Thanks for considering a contribution. This file is short on purpose, since the project is small and the conventions are easy.

Quick start

git clone https://github.com/amcheste/overleaf-mcp.git
cd overleaf-mcp

# Install dev environment
uv sync --extra dev

# Optional but recommended: install the pre-commit hooks
# (matches what CI checks, catches issues before push)
uv run pre-commit install

# Run the suite
uv run pytest

# Run the linter
uv run ruff check src/ tests/

# Run a single test file or test
uv run pytest tests/core/test_paths.py -v
uv run pytest tests/core/test_paths.py::test_absolute_path_rejected -v

# Acceptance suite (real Overleaf round-trips). Excluded from the default
# run; opt in with -m. Requires OVERLEAF_TEST_PROJECT_ID and
# OVERLEAF_TEST_TOKEN; skips cleanly without them.
uv run pytest -m acceptance -v

You'll need Python 3.11 or newer and uv.

Previewing the docs site locally

The documentation site (https://amcheste.github.io/overleaf-mcp/) is built with MkDocs Material.
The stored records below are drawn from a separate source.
Background: an optimization exercise with open tools, aiming at small area and few clock cycles per item. Do not read the settings as production practice. Only simulation tests tie the RTL to the original design; equivalence was not proved.

==> flow/design.v, too long to show whole: its modules and the start of the top module <==
// module str_dot_top: 1526 lines
// module str_fa: 10 lines
module str_dot_top (
    input  logic               clk,
    input  logic               rst,
    input  logic [63:0]        in_a,
    input  logic [63:0]        in_b,
    input  logic               in_last,
    input  logic               in_valid,
    output logic               in_ready,
    output logic signed [14:0] out_dot,
    output logic signed [10:0] out_sum,
    output logic               out_last,
    output logic               out_valid,
    input  logic               out_ready
);
  // ...
==> flow/flow/run.sh <==
#!/bin/bash
# Standard ORFS layout (the standard.sh, unchanged synthesis), with the port
# buffers made from the smallest plain buffer instead of the default choice.
set -euo pipefail
bash standard.sh BUFFER_PORTS_ARGS="-buffer_cell sky130_fd_sc_hd__buf_2" finish > flow.log 2>&1
==> flow/standard.sh <==
#!/bin/bash
# synth_recipe.tcl (not shown) runs the flow's synth.tcl, then flattens the netlist and writes it again
# the make line also repeats each setting of config.mk as NAME=value (left out here)
make -C /OpenROAD-flow-scripts/flow DESIGN_CONFIG=/design/flow/config.mk WORK_HOME=/design/flow/orfs CLKGATE_MAP_FILE= SYNTH_SCRIPT=/design/flow/synth_recipe.tcl "${@:-finish}"
==> flow/config.mk <==
export PLATFORM = sky130hd
export DESIGN_NAME = str_dot_top
export DESIGN_NICKNAME = str_dot_top
export VERILOG_FILES = /design/flow/design.v
export SDC_FILE = /design/flow/constraint.sdc
export NUM_CORES = 4
export LEC_CHECK = 0
export CAP_MARGIN = 20
export CORE_MARGIN = 2
export CORE_UTILIZATION = 70
export CTS_BUF_LIST = sky130_fd_sc_hd__clkbuf_8
export GPL_TIMING_DRIVEN = 0
export PLACE_DENSITY = 0.8
export SETUP_SLACK_MARGIN = 0.05
export SLEW_MARGIN = 20
export SYNTH_HIERARCHICAL = 1
==> flow/constraint.sdc <==
create_clock -name core_clock -period 6.0 [get_ports {clk}]
set_input_delay 1.2000 -clock core_clock [delete_from_list [all_inputs] [get_ports {clk}]]
set_output_delay 1.2000 -clock core_clock [all_outputs]
set_load 0.01 [all_outputs]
To work on it locally:

uv sync --extra docs
uv run mkdocs serve
# Open http://127.0.0.1:8000 (auto-reloads on changes)

Build the static site (what CI deploys):

uv run mkdocs build --strict
# Output goes to site/ which is gitignored

The --strict flag catches broken links and missing files. CI uses the same flag, so if it builds locally it'll build in CI.

Branch model

  • develop is the integration branch. PRs target develop.
  • main is the release branch. Promoted from develop via CLI --no-ff merge at release time, never via a GitHub PR.
  • Feature branches: feat/<short-name>, fix/<short-name>, docs/<short-name>, test/<short-name>, chore/<short-name>.
  • Branch protection requires the All tests passed and All wheel-smoke tests passed aggregator checks before merge to either develop or main.

Commit messages

Conventional Commits, prefix-only:

  • feat(core): ... for new functionality
  • fix(tools): ... for bug fixes
  • docs: ... for documentation
  • test: ... for test additions
  • chore: ... for tooling and release work
  • refactor: ... for non-behavior-changing structural changes
  • ci: ... for workflow changes

The body of the commit should explain why, not just what. The diff already shows the what.
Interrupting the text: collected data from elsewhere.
Context: an optimization exercise on an open-source flow, tuned for small area. The choices shown serve that exercise and are no tape-out recipe. Function was checked by simulation only, so behaviour that the tests miss may differ from the original.

== wip/nickel ==
Design div_top, start of the top module:
module div_top (
    input  wire        i_clk,
    input  wire        i_rst,
    input  wire        en,
    input  wire [15:0] a,
    input  wire [15:0] b,
    output logic       done,
    output logic [15:0] result
);
Size: about 1700 cells after synthesis, about 52 I/O pins, ~12000 µm² of cells after synthesis.
export LEC_CHECK = 0
export ABC_AREA = 1
export CAP_MARGIN = 20
export CORE_MARGIN = 2
export CORE_UTILIZATION = 45
export GPL_TIMING_DRIVEN = 0
export SLEW_MARGIN = 20
create_clock -name core_clock -period 16.0 [get_ports {i_clk}]
standard.sh (not shown) runs the stock make flow with config.mk's settings and CLKGATE_MAP_FILE= SYNTH_SCRIPT=/design/flow/synth_recipe.tcl, a recipe that flattens the netlist after the stock synthesis.
==> flow/flow/run.sh <==
#!/bin/bash
# The standard layout with two changes that only affect buffering:
#  - port buffers are the smallest buffer cell,
#  - the buffers abc adds for fanout are removed at floorplan; repair_design
#    puts back what slew and capacitance need.
set -euo pipefail
export BUFFER_PORTS_ARGS="-buffer_cell sky130_fd_sc_hd__buf_1"
export REMOVE_ABC_BUFFERS=1
bash standard.sh > standard_flow.log 2>&1
Input-level comparison between wip/yarrow and wip/nickel:
- changing CORE_UTILIZATION from 45 to 60
==> summary.txt <==
wip/yarrow vs wip/nickel: number of buffers and inverters on the critical path up. wip/yarrow falls short of wip/nickel in clock skew. In wip/yarrow relative to wip/nickel, first-pass GRT wire length had gone down by a few percent. On combined area of the multi-input logic cells, wip/yarrow and wip/nickel are basically level. wip/yarrow and wip/nickel ended up with nearly the same share of the final layout cell area in sequential cells. wip/nickel -> wip/yarrow: residual overflow from global routing delta 0, exact match. wip/yarrow vs. wip/nickel: tap cell count went down, growth of design area from synthesis to finish went down.

Another version of the RTL of div_top (not shown whole).
For scale: ~38 flip-flops.
## div_top
module div_top (
    input  wire        i_clk,
    input  wire        i_rst,
    input  wire        en,
    input  wire [15:0] a,
    input  wire [15:0] b,
    output logic       done,
    output logic [15:0] result
);
clock: 16.0 ns
lec_check: 0
abc_area: 1
cap_margin: 20
core_margin: 2
core_utilization: 50
cts_buf_list: sky130_fd_sc_hd__clkbuf_4 sky130_fd_sc_hd__clkbuf_8
gpl_timing_driven: 0
slew_margin: 20
==> flow/flow/run.sh <==
#!/bin/bash
# The standard layout with changes that only affect mapping and buffering:
#  - abc maps for area without its own fanout buffering and upsizing
#    (flow/abc_area.script replaces ORFS's abc_area.script; every other
#    ORFS script is used as it is),
#  - port buffers are the smallest buffer cell,
#  - any buffers from synthesis are removed at floorplan; repair_design and
#    repair_timing add what slew, capacitance and timing need.
set -euo pipefail
here=$(pwd)
mkdir -p "$here/scripts"
for f in "$FLOW_HOME"/scripts/*; do
  ln -sf "$f" "$here/scripts/"
done
rm -f "$here/scripts/abc_area.script"
cp "$here/flow/abc_area.script" "$here/scripts/abc_area.script"
export SCRIPTS_DIR="$here/scripts"
export BUFFER_PORTS_ARGS="-buffer_cell sky130_fd_sc_hd__buf_1"
export REMOVE_ABC_BUFFERS=1
bash standard.sh > standard_flow.log 2>&1
==> flow/flow/abc_area.script <==
strash
dch
map -a
topo
stime -c
dnsize -c
The first run passed the timing, design-rule and antenna checks.
Edit:
Settings changed: CAP_MARGIN 20 to 0, CORE_UTILIZATION 50 to 55, SLEW_MARGIN 20 to 0.
What happened:
- Now the flow produced a layout that fails on capacitance limit, slew limit
- synthesized area stays the same
- register-to-register slack degrades by 0.23 ns
- via count came out higher by about 0.8%
- wire length is lower by 0.64%
Edit:
Settings changed: CAP_MARGIN 0 to 5, SLEW_MARGIN 0 to 5.
Outcome: The new run produced a clean layout; utilization stays flat; routed wire length fell by 0.86%; clock skew shrinks by 0.0049 ns; final cell count rises by 0.41%; maximum frequency fell by 0.95%; design area barely changes.

the baseline:
div_top again, from the RTL that the note above started with.
==> flow/config.mk <==
export PLATFORM = sky130hd
export DESIGN_NAME = div_top
export DESIGN_NICKNAME = div_top
export VERILOG_FILES = /design/flow/design.v
export SDC_FILE = /design/flow/constraint.sdc
export NUM_CORES = 4
export LEC_CHECK = 0
export ABC_AREA = 1
export CAP_MARGIN = 20
export CORE_MARGIN = 2
export CORE_UTILIZATION = 50
export CTS_BUF_LIST = sky130_fd_sc_hd__clkbuf_4 sky130_fd_sc_hd__clkbuf_8
export GPL_TIMING_DRIVEN = 0
export SLEW_MARGIN = 20
==> flow/constraint.sdc <==
create_clock -name core_clock -period 16.0 [get_ports {i_clk}]
set_input_delay 3.2000 -clock core_clock [delete_from_list [all_inputs] [get_ports {i_clk}]]
set_output_delay 3.2000 -clock core_clock [all_outputs]
set_load 0.01 [all_outputs]
==> flow/flow/run.sh <==
#!/bin/bash
# The standard layout with changes that only affect mapping and buffering:
#  - abc maps for area without its own fanout buffering and upsizing
#    (flow/abc_area.script replaces ORFS's abc_area.script; every other
#    ORFS script is used as it is),
#  - port buffers are the smallest buffer cell,
#  - abc buffers high fanout nets itself; repair_design and
#    repair_timing add what slew, capacitance and timing need.
set -euo pipefail
here=$(pwd)
mkdir -p "$here/scripts"
for f in "$FLOW_HOME"/scripts/*; do
  ln -sf "$f" "$here/scripts/"
done
rm -f "$here/scripts/abc_area.script"
cp "$here/flow/abc_area.script" "$here/scripts/abc_area.script"
export SCRIPTS_DIR="$here/scripts"
export BUFFER_PORTS_ARGS="-buffer_cell sky130_fd_sc_hd__buf_1"
export REMOVE_ABC_BUFFERS=0
bash standard.sh > standard_flow.log 2>&1
==> flow/flow/abc_area.script <==
strash
dch
map -a
topo
stime -c
buffer -c
dnsize -c
Input-level comparison between the candidate and the baseline:
Settings: an added PLACE_DENSITY of 0.75; a change of CORE_UTILIZATION from 50 to 55; a change of SLEW_MARGIN from 20 to 5; a change of CAP_MARGIN from 20 to 5.
-- flow/flow/run.sh --
<<< the baseline, line 7
#  - abc buffers high fanout nets itself; repair_design and
>>> the candidate, line 7
#  - any buffers from synthesis are removed at floorplan; repair_design and
<<< the baseline, line 19
export REMOVE_ABC_BUFFERS=0
>>> the candidate, line 19
export REMOVE_ABC_BUFFERS=1
==> flow/flow/abc_area.script <==
strash
dch
map -a
topo
stime -c
dnsize -c
Findings:
Sort the candidate and the baseline by number of tapcells, descending, and the baseline comes first.
Layout buffer count excluding clock buffers: the candidate vs the baseline down 56%
Compared with the baseline, total non-filler cell area in the finished layout in the candidate decreased slightly.
Diff the baseline -> the candidate | fmax | up slightly

## static timing again, ports no longer ideal
No port has a modelled driver above. Below, the same layouts with a new extraction and two added sets of constraints. Step 1 (the two cells are an assumption about what drives the block):
set clk [get_ports {i_clk}]
set_driving_cell -lib_cell sky130_fd_sc_hd__clkbuf_16 $clk
set_driving_cell -lib_cell sky130_fd_sc_hd__buf_2 [delete_from_list [all_inputs] $clk]
Step 2 adds t to the input delays and takes it off the output delays; t is the mean of the earliest and latest rising clock arrival at the registers after step 1. Input paths then give back, and output paths get back, about the clock's delay inside the block. Slacks: ideal / step 1 / step 2; pairs: ideal / step 1.
| run | shift t [ns] | setup WS [ns] | worst hold slack (ns) |
|---|---|---|---|
| wip/nickel | 0.341 | 0.728 / 0.756 / 0.416 | 0.512 / 0.512 / 0.512 |
| wip/yarrow | 0.338 | 0.644 / 0.667 / 0.329 | 0.507 / 0.507 / 0.507 |
| the first run of note 2 | 0.316 | 0.897 / 0.867 / 1.183 | 0.593 / 0.593 / 0.593 |
| the second run of note 2 | 0.331 | 0.637 / 0.604 / 0.935 | 0.547 / 0.547 / 0.547 |
| the third run of note 2 | 0.327 | 0.490 / 0.456 / 0.782 | 0.543 / 0.543 / 0.543 |
| the baseline | 0.328 | 0.614 / 0.584 / 0.912 | 0.557 / 0.557 / 0.557 |
| the candidate | 0.330 | 0.771 / 0.746 / 1.076 | 0.592 / 0.592 / 0.592 |
The setup slack of wip/yarrow, which loses most, moves by +0.023 ns with the drivers and by -0.315 ns with both steps.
What "done" looks like for a PR

Before opening a PR:

  • [ ] uv run pytest passes
  • [ ] uv run ruff check src/ tests/ is clean
  • [ ] Coverage hasn't dropped (visible in pytest output; the bar is 80% but we hold 100% on the measured modules)
  • [ ] If you added user-visible behavior, the README or CHANGELOG reflects it
  • [ ] Pre-commit ran on every commit (or you ran uv run ruff format manually)

Acceptance tests (uv run pytest -m acceptance) gate releases, not PRs, so you don't need them to run them on every PR. They run on every v*.*.* tag push (blocking PyPI publish if any fail) and once nightly (opening an issue if anything breaks). See tests/acceptance/README.md for what's covered and how to add to the suite.

Code style

  • Default to no comments. The code should explain itself; comments exist to document why a non-obvious decision was made, not to narrate what a line does.
  • Test the behaviour, not the implementation. Mocks at module boundaries; real subprocess + real git in tests/core/test_git_client.py.
  • Prefer named exceptions over generic ones for things callers might reasonably want to handle differently (PathEscapeError, TokenNotFoundError, GitOperationError).
  • Error messages are UX. Include the actionable next step when you can. Error messages are the first thing users read when something fails.

Architecture overview

See CLAUDE.md for the in-repo design notes: what each subpackage owns, why git is the write API, why credentials never touch disk, why the server is single-process / single-user by design. That file is the one-stop overview for understanding the codebase.